In neutral language typical of many company comments Thursday, insurance giant Aetna said it was "prepared for the changes ahead and will continue to fully comply with the requirements of the Affordable Care Act."
Investors roughly had the same view as health care stocks fell in line with the overall market, which closed down 0.2 percent.
"The market didn't really care about the outcome of the Obamacare ruling, as stocks were in the red beforehand and stayed there all the way to the finish line," said Steve Reitmeister of Zacks Investment Research.
The varied sectors of the industry reacted differently depending on the impact of the court's decision on them.
Hospital owners gained, with shares of the country's largest group HCA leaping 10.8 percent.
"The new law requires more Americans to have health coverage, reducing hospitals' burden of unpaid bills from the uninsured," explained David Evanson from stock analysts Canaccord.
Insurers went the other way because although the ACA could expand the number of people buying insurance, it also forces the companies to extend coverage more broadly, potentially cutting their profits.
Typical was Wellpoint, whose stock lost 5.1 percent Thursday, and Aetna, down 2.7 percent.
"The legislation will put in place a handful of potentially profit-stifling requirements, such as covering people with pre-existing conditions," said Evanson.
Share of major drug companies, who collectively negotiated a complex deal involving both costs and benefits with the White House when the ACA was being shaped, were mixed.
Pfizer was 0.4 percent off, Merck gained 0.4 percent, and biotech group Gilead lost 2.4 percent.
Nearly all groups said the law was imperfect and called for changes.
Makers of medical devices remain angry over the ACA's 2.3 percent excise tax on their products, which they are challenging in Congress.
"The threat of the imminent tax has already led companies to move existing manufacturing jobs offshore and plan for future growth outside the US," said Cook Medical's chairman Steve Ferguson.
Doctors also remained dubious, according to MDLinx, which surveyed 243 primary care physicians after the ruling.
With the ACA potentially cutting insurance payments to doctors, 22 percent felt its promise of a larger insured population would benefit their practices, while 45.7 percent expected "an extremely negative impact," the company said.
But analysts said policy uncertainty remains a big problem, despite the relief after the court ruling.
The primary uncertainty is whether Obama will be re-elected in November. His Republican rival for the White House, Mitt Romney, has repeatedly vowed to kill the law if he is elected.

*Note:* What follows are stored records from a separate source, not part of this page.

[src/hw/pss_cfg.svh]
// constants of the protection switch sequencer: offsets, fields, timings
// assumes a single 25 MHz clock; times are given in microseconds
`ifndef PSS_CFG_SVH
`define PSS_CFG_SVH

// ****************************************************************
// clock and intervals
// ****************************************************************
`define PSS_CLK_MHZ 25
`define PSS_DEBOUNCE_US 2000
`define PSS_RECOVER_INT_US 500
`define PSS_RECOVER_EXT_US 100
`define PSS_STARTUP_INIT_US 24000
`define PSS_STARTUP_TIMEOUT_US 48000
`define PSS_BLANK_US 24000
`define PSS_RETRY_US 720000

// ****************************************************************
// register map
// ****************************************************************
`define PSS_ADDR_CONFIG 12'h000
`define PSS_ADDR_STATUS 12'h004
`define PSS_CFG_EXT_BIT 0
`define PSS_CFG_HOLD_BIT 1
`define PSS_CFG_RESET 2'h1
`define PSS_ST_STATE_LSB 0
`define PSS_ST_MODE_LSB 8
`define PSS_ST_FLAG_BIT 10
`define PSS_ST_CURRENT_SET_SENSE_BIT 11
`define PSS_ST_INT_BIT 12
`define PSS_ST_EXT_BIT 13
`define PSS_ST_THERM_BIT 14
`define PSS_DATA_ZERO 32'h0000_0000

`endif

[src/hw/pss_pkg.sv]
// types of the protection switch sequencer
// assumes pss_cfg.svh for all numeric constants
`default_nettype none

package pss_pkg;

    // ****************************************************************
    // sequencer states, one-hot
    // ****************************************************************
    typedef enum logic [7:0] {
        PSS_OFF        = 8'h01,
        PSS_DEBOUNCE   = 8'h02,
        PSS_RECOV_INT  = 8'h04,
        PSS_RECOV_EXT  = 8'h08,
        PSS_STARTUP    = 8'h10,
        PSS_ON         = 8'h20,
        PSS_RETRY      = 8'h40,
        PSS_LATCHED    = 8'h80
    } pss_state_e;

    // overcurrent behaviour, coded as the selector comparators report it
    typedef enum logic [1:0] {
        PSS_MODE_RETRY = 2'h0,
        PSS_MODE_LATCH = 2'h1,
        PSS_MODE_CONT  = 2'h2
    } pss_mode_e;

    typedef logic [31:0] pss_count_t;

    // synchronous comparator results
    typedef struct packed {
        logic uvAdjAboveSel;
        logic uvBelowInt;
        logic uvBelowExt;
        logic ovAdjAboveSel;
        logic ovAboveInt;
        logic ovAboveExt;
        logic outBelowUvLevel;
        logic dropAboveFlag;
        logic thermalShutdown;
        logic thermalFoldback;
        logic atCurrentLimit;
        logic severeOverload;
        logic currentSetOpen;
        logic currentSetLow;
        logic [1:0] limitBehaviourSelect;
    } pss_sense_s;

endpackage : pss_pkg

`default_nettype wire

[src/hw/pss_enable_watch.sv]
// decodes the two enable inputs and reports any toggle of either one
// assumes enables already synchronous to the clock
`default_nettype none

module pss_enable_watch (
    // clock and reset
    input wire logic clock,
    input wire logic srst,
    input wire logic ce,
    // enable inputs
    input wire logic highVoltageEnableN,
    input wire logic lowVoltageEnable,
    // decoded
    output logic enableOn,
    output logic enableToggled
);
    import pss_pkg::*;

    logic hvPrev_q;
    logic lvPrev_q;

    // ****************************************************************
    // previous levels
    // ****************************************************************
    always_ff @(posedge clock)
    begin
        if (srst)
        begin
            hvPrev_q <= 1'b1;
            lvPrev_q <= 1'b0;
        end
        else if (ce)
        begin
            hvPrev_q <= highVoltageEnableN;
            lvPrev_q <= lowVoltageEnable;
        end
    end

    // off only for high-voltage enable 1 with low-voltage enable 0
    assign enableOn = !(highVoltageEnableN && !lowVoltageEnable);
    assign enableToggled = (hvPrev_q != highVoltageEnableN) ||
                           (lvPrev_q != lowVoltageEnable);

endmodule : pss_enable_watch

`default_nettype wire

[src/hw/pss_interval_timer.sv]
// interval counter: restarts on request, counts while running
// assumes one clock with clock enable and synchronous reset
`default_nettype none

module pss_interval_timer (
    // clock and reset
    input wire logic clock,
    input wire logic srst,
    input wire logic ce,
    // control
    input wire logic restart,
    input wire logic run,
    input wire pss_pkg::pss_count_t limit,
    // result
    output logic done,
    output pss_pkg::pss_count_t count
);
    import pss_pkg::*;

    pss_count_t count_q;

    // ****************************************************************
    // counter
    // ****************************************************************
    always_ff @(posedge clock)
    begin
        if (srst)
            count_q <= 32'h0000_0000;
        else if (ce)
        begin
            if (restart)
                count_q <= 32'h0000_0000;
            else if (run && count_q != limit)
                count_q <= count_q + 32'h0000_0001;
        end
    end

    assign done = (count_q == limit);
    assign count = count_q;

endmodule : pss_interval_timer

`default_nettype wire

[src/hw/pss_sequencer.sv]
// protection switch sequencer top: gates, fault flag, apb registers
// assumes comparator inputs synchronous to the 25 MHz clock
//
// What this block does
// - off only when hvEnN=1 and lvEn=0
// - undervoltage threshold selected by adjust input
// - undervoltage holds internal switch off, flag asserted
// - overvoltage threshold selected by adjust input
// - overvoltage turns switch off, flag asserted
// - lockout clears: debounce, internal, external, flag released
// - turn on only after full debounce
// - skip debounce after lockout if output high
// - enable-caused turn-on always debounces
// - enable toggle clears short-circuit latch
// - startup interval limits current continuously
// - thermal foldback forces thermal power regulation
// - output not charged by timeout: latch off
// - startup timeout also after lockout restart
// - open current-set input blocks all current
// - first exit checks current-set resistor
// - mode sampled only after successful startup
// - ground retry, open continuous, resistor latch
// - severe overload turns both switches off
// - severe overload recovers within recovery delay
// - persisting overload handled per selected mode
// - autoretry: blanking, reset on clear, retry wait
// - latch-off: stay off after blanking expires
// - flag low for drop, thermal, resistor, lockout
//
// Decided for this implementation: the APB slave port and the register addresses.
`include "pss_cfg.svh"
`default_nettype none

module pss_sequencer #(
    parameter int unsigned DebounceCycles =
        `PSS_DEBOUNCE_US * `PSS_CLK_MHZ,
    parameter int unsigned RecoverIntCycles =
        `PSS_RECOVER_INT_US * `PSS_CLK_MHZ,
    parameter int unsigned RecoverExtCycles =
        `PSS_RECOVER_EXT_US * `PSS_CLK_MHZ,
    parameter int unsigned StartupInitCycles =
        `PSS_STARTUP_INIT_US * `PSS_CLK_MHZ,
    parameter int unsigned StartupTimeoutCycles =
        `PSS_STARTUP_TIMEOUT_US * `PSS_CLK_MHZ,
    parameter int unsigned BlankCycles = `PSS_BLANK_US * `PSS_CLK_MHZ,
    parameter int unsigned RetryCycles = `PSS_RETRY_US * `PSS_CLK_MHZ
) (
    // clock, reset, enable
    input wire logic clock,
    input wire logic srst,
    input wire logic ce,
    // supervisor enables
    input wire logic highVoltageEnableN,
    input wire logic lowVoltageEnable,
    // comparator results
    input wire pss_pkg::pss_sense_s sense,
    // apb slave
    input wire logic psel,
    input wire logic penable,
    input wire logic pwrite,
    input wire logic [11:0] paddr,
    input wire logic [31:0] pwdata,
    output logic [31:0] prdata,
    output logic pready,
    output logic pslverr,
    // switch control
    output logic intGateOn,
    output logic extGateOn,
    output logic currentBlocked,
    output logic limitContinuous,
    output logic thermalRegulate,
    output logic uvExtSelected,
    output logic ovExtSelected,
    // open-drain fault flag
    output logic faultFlagOut,
    output logic faultFlagOe
);
    import pss_pkg::*;

    // ****************************************************************
    // declarations
    // ****************************************************************
    pss_state_e state_q;
    pss_state_e state_d;
    pss_mode_e mode_q;
    logic [1:0] config_q;
    logic setiChecked_q;
    logic setiFault_q;
    logic fromLockout_q;
    logic intGate_q;
    logic extGate_q;
    logic flagOe_q;
    logic currentBlocked_q;
    logic limitCont_q;
    logic thermReg_q;
    logic uvExt_q;
    logic ovExt_q;
    logic [31:0] prdata_q;
    logic pready_q;
    logic pslverr_q;
    logic enableOn;
    logic enableToggled;
    logic uvFault;
    logic ovFault;
    logic inputFault;
    logic stateDone;
    logic blankDone;
    logic blankRun;
    logic goOff;
    pss_count_t stateLimit;
    pss_count_t stateCount;

    function automatic logic addrMapped(input logic [11:0] a);
        addrMapped = (a == `PSS_ADDR_CONFIG) || (a == `PSS_ADDR_STATUS);
    endfunction : addrMapped

    // ****************************************************************
    // enables and lockout
    // ****************************************************************
    pss_enable_watch u_enable (
        .clock(clock),
        .srst(srst),
        .ce(ce),
        .highVoltageEnableN(highVoltageEnableN),
        .lowVoltageEnable(lowVoltageEnable),
        .enableOn(enableOn),
        .enableToggled(enableToggled)
    );

    // threshold choice by adjust input level
    assign uvFault = sense.uvAdjAboveSel ? sense.uvBelowExt :
                     sense.uvBelowInt;
    assign ovFault = sense.ovAdjAboveSel ? sense.ovAboveExt :
                     sense.ovAboveInt;
    assign inputFault = uvFault || ovFault;
    assign goOff = inputFault || !enableOn ||
                   config_q[`PSS_CFG_HOLD_BIT];

    // ****************************************************************
    // interval timers
    // ****************************************************************
    always_comb
    begin
        case (state_q)
            PSS_DEBOUNCE: stateLimit = pss_count_t'(DebounceCycles);
            PSS_RECOV_INT: stateLimit = pss_count_t'(RecoverIntCycles);
            PSS_RECOV_EXT: stateLimit = pss_count_t'(RecoverExtCycles);
            PSS_STARTUP: stateLimit = pss_count_t'(StartupTimeoutCycles);
            PSS_RETRY: stateLimit = pss_count_t'(RetryCycles);
            default: stateLimit = 32'h0000_0000;
        endcase
    end

    pss_interval_timer u_stateTimer (
        .clock(clock),
        .srst(srst),
        .ce(ce),
        .restart(state_d != state_q),
        .run(1'b1),
        .limit(stateLimit),
        .done(stateDone),
        .count(stateCount)
    );

    // blanking runs only at the limit and outside foldback
    assign blankRun = (state_q == PSS_ON) && sense.atCurrentLimit &&
                      !sense.thermalFoldback && mode_q != PSS_MODE_CONT;

    pss_interval_timer u_blankTimer (
        .clock(clock),
        .srst(srst),
        .ce(ce),
        .restart(!blankRun),
        .run(blankRun),
        .limit(pss_count_t'(BlankCycles)),
        .done(blankDone),
        .count()
    );

    // ****************************************************************
    // state machine
    // ****************************************************************
    always_comb
    begin
        state_d = state_q;
        case (state_q)
            PSS_OFF:
                if (!goOff && !sense.thermalShutdown &&
                    !(setiChecked_q ? setiFault_q : sense.currentSetLow))
                begin
                    if (fromLockout_q && !sense.outBelowUvLevel)
                        state_d = PSS_RECOV_INT;
                    else
                        state_d = PSS_DEBOUNCE;
                end
            PSS_DEBOUNCE:
                if (goOff)
                    state_d = PSS_OFF;
                else if (stateDone)
                    state_d = PSS_RECOV_INT;
            PSS_RECOV_INT:
                if (goOff)
                    state_d = PSS_OFF;
                else if (stateDone)
                    state_d = PSS_RECOV_EXT;
            PSS_RECOV_EXT:
                if (goOff)
                    state_d = PSS_OFF;
                else if (sense.severeOverload)
                    state_d = PSS_RECOV_INT;
                else if (stateDone)
                    state_d = PSS_STARTUP;
            PSS_STARTUP:
                if (goOff)
                    state_d = PSS_OFF;
                else if (sense.severeOverload)
                    state_d = PSS_RECOV_INT;
                else if (stateDone)
                    state_d = sense.dropAboveFlag ? PSS_LATCHED
                                                  : PSS_ON;
            PSS_ON:
                if (goOff)
                    state_d = PSS_OFF;
                else if (sense.severeOverload)
                    state_d = PSS_RECOV_INT;
                else if (sense.thermalShutdown)
                    state_d = (mode_q == PSS_MODE_LATCH) ? PSS_LATCHED
                                                         : PSS_OFF;
                else if (blankDone && blankRun)
                    state_d = (mode_q == PSS_MODE_LATCH) ? PSS_LATCHED
                                                 : PSS_RETRY;
            PSS_RETRY:
                if (goOff)
                    state_d = PSS_OFF;
                else if (stateDone)
                    state_d = PSS_RECOV_INT;
            PSS_LATCHED:
                if (enableToggled || uvFault)
                    state_d = PSS_OFF;
            default:
                state_d = PSS_OFF;
        endcase
    end

    always_ff @(posedge clock)
    begin
        if (srst)
            state_q <= PSS_OFF;
        else if (ce)
            state_q <= state_d;
    end

    // ****************************************************************
    // mode, resistor check, lockout memory
    // ****************************************************************
    always_ff @(posedge clock)
    begin
        if (srst)
            mode_q <= PSS_MODE_CONT;
        else if (ce && state_q == PSS_STARTUP && state_d == PSS_ON)
        begin
            case (sense.limitBehaviourSelect)
                2'h0: mode_q <= PSS_MODE_RETRY;
                2'h1: mode_q <= PSS_MODE_LATCH;
                default: mode_q <= PSS_MODE_CONT;
            endcase
        end
    end

    always_ff @(posedge clock)
    begin
        if (srst)
        begin
            setiChecked_q <= 1'b0;
            setiFault_q <= 1'b0;
        end
        else if (ce && !setiChecked_q && state_q == PSS_OFF &&
                 !goOff && !sense.thermalShutdown)
        begin
            setiChecked_q <= 1'b1;
            setiFault_q <= sense.currentSetLow;
        end
    end

    always_ff @(posedge clock)
    begin
        if (srst)
            fromLockout_q <= 1'b0;
        else if (ce)
        begin
            if (inputFault)
                fromLockout_q <= 1'b1;
            else if (enableToggled || state_d == PSS_STARTUP)
                fromLockout_q <= 1'b0;
        end
    end

    // ****************************************************************
    // outputs
    // ****************************************************************
    always_ff @(posedge clock)
    begin
        if (srst)
        begin
            intGate_q <= 1'b0;
            extGate_q <= 1'b0;
            flagOe_q <= 1'b0;
            currentBlocked_q <= 1'b1;
            limitCont_q <= 1'b1;
            thermReg_q <= 1'b0;
            uvExt_q <= 1'b0;
            ovExt_q <= 1'b0;
        end
        else if (ce)
        begin
            intGate_q <= (state_d == PSS_RECOV_EXT ||
                          state_d == PSS_STARTUP || state_d == PSS_ON) &&
                         !sense.severeOverload && !inputFault;
            extGate_q <= (state_d == PSS_STARTUP || state_d == PSS_ON) &&
                         config_q[`PSS_CFG_EXT_BIT] &&
                         !sense.severeOverload && !inputFault;
            flagOe_q <= sense.dropAboveFlag || sense.thermalShutdown ||
                        setiFault_q || inputFault ||
                        (fromLockout_q && state_d != PSS_STARTUP &&
                         state_d != PSS_ON);
            currentBlocked_q <= sense.currentSetOpen;
            limitCont_q <= (state_d == PSS_STARTUP) ||
                           (mode_q == PSS_MODE_CONT);
            thermReg_q <= sense.thermalFoldback && intGate_q;
            uvExt_q <= sense.uvAdjAboveSel;
            ovExt_q <= sense.ovAdjAboveSel;
        end
    end

    assign intGateOn = intGate_q;
    assign extGateOn = extGate_q;
    assign faultFlagOe = flagOe_q;
    assign faultFlagOut = 1'b0;
    assign currentBlocked = currentBlocked_q;
    assign limitContinuous = limitCont_q;
    assign thermalRegulate = thermReg_q;
    assign uvExtSelected = uvExt_q;
    assign ovExtSelected = ovExt_q;

    // ****************************************************************
    // apb slave, one wait state
    // ****************************************************************
    always_ff @(posedge clock)
    begin
        if (srst)
        begin
            pready_q <= 1'b0;
            pslverr_q <= 1'b0;
            prdata_q <= `PSS_DATA_ZERO;
        end
        else if (ce)
        begin
            pready_q <= psel && penable && !pready_q;
            if (psel && penable && !pready_q)
            begin
                pslverr_q <= !addrMapped(paddr);
                prdata_q <= `PSS_DATA_ZERO;
                if (!pwrite && paddr == `PSS_ADDR_CONFIG)
                    prdata_q[1:0] <= config_q;
                else if (!pwrite && paddr == `PSS_ADDR_STATUS)
                begin
                    prdata_q[`PSS_ST_STATE_LSB +: 8] <= state_q;
                    prdata_q[`PSS_ST_MODE_LSB +: 2] <= mode_q;
                    prdata_q[`PSS_ST_FLAG_BIT] <= flagOe_q;
                    prdata_q[`PSS_ST_CURRENT_SET_SENSE_BIT] <= setiFault_q;
                    prdata_q[`PSS_ST_INT_BIT] <= intGate_q;
                    prdata_q[`PSS_ST_EXT_BIT] <= extGate_q;
                    prdata_q[`PSS_ST_THERM_BIT] <= thermReg_q;
                end
            end
            else
            begin
                pslverr_q <= 1'b0;
            end
        end
    end

    always_ff @(posedge clock)
    begin
        if (srst)
            config_q <= `PSS_CFG_RESET;
        else if (ce && psel && penable && pready_q && pwrite &&
                 paddr == `PSS_ADDR_CONFIG)
            config_q <= pwdata[1:0];
    end

    assign prdata = prdata_q;
    assign pready = pready_q;
    assign pslverr = pslverr_q;
endmodule : pss_sequencer

`default_nettype wire

[config.mk]
export PLATFORM = sky130hd
export DESIGN_NAME = pss_sequencer
export DESIGN_NICKNAME = d
export VERILOG_FILES = /design/src/hw/pss_pkg.sv /design/src/hw/pss_enable_watch.sv /design/src/hw/pss_interval_timer.sv /design/src/hw/pss_sequencer.sv
export VERILOG_INCLUDE_DIRS = /design/src /design/src/hw
export SDC_FILE = /design/constraint.sdc
export NUM_CORES = 1
export LEC_CHECK = 0
export ABC_CLOCK_PERIOD_IN_PS = 10000
export CORE_ASPECT_RATIO = 0.6
export CORE_MARGIN = 4
export CORE_UTILIZATION = 40
export CTS_BUF_LIST = sky130_fd_sc_hd__clkbuf_4 sky130_fd_sc_hd__clkbuf_8
export DETAILED_ROUTE_END_ITERATION = 8
export DONT_BUFFER_PORTS = 1
export PLACE_DENSITY = 0.61
export SLEW_MARGIN = 20
export SYNTH_ARGS = -nofsm -noshare
export SYNTH_HDL_FRONTEND = slang
export SYNTH_SLANG_ARGS = --single-unit
[constraint.sdc]
create_clock -name clock -period 10 [get_ports clock]
set_input_delay 3 -clock clock [delete_from_list [all_inputs] [get_ports clock]]
set_output_delay 3 -clock clock [all_outputs]
set_load 0.01 [all_outputs]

"What the court did not do on the last day in session, I will do on my first day if elected president of the United States, and that is that I will act to repeal 'Obamacare,'" he said Thursday.
On the other hand, with enough of the industry seeing benefits in the law, and already having invested in its implementation, a Republican administration and Congress bent on scrapping Obamacare might run into stiff opposition from big health care businesses.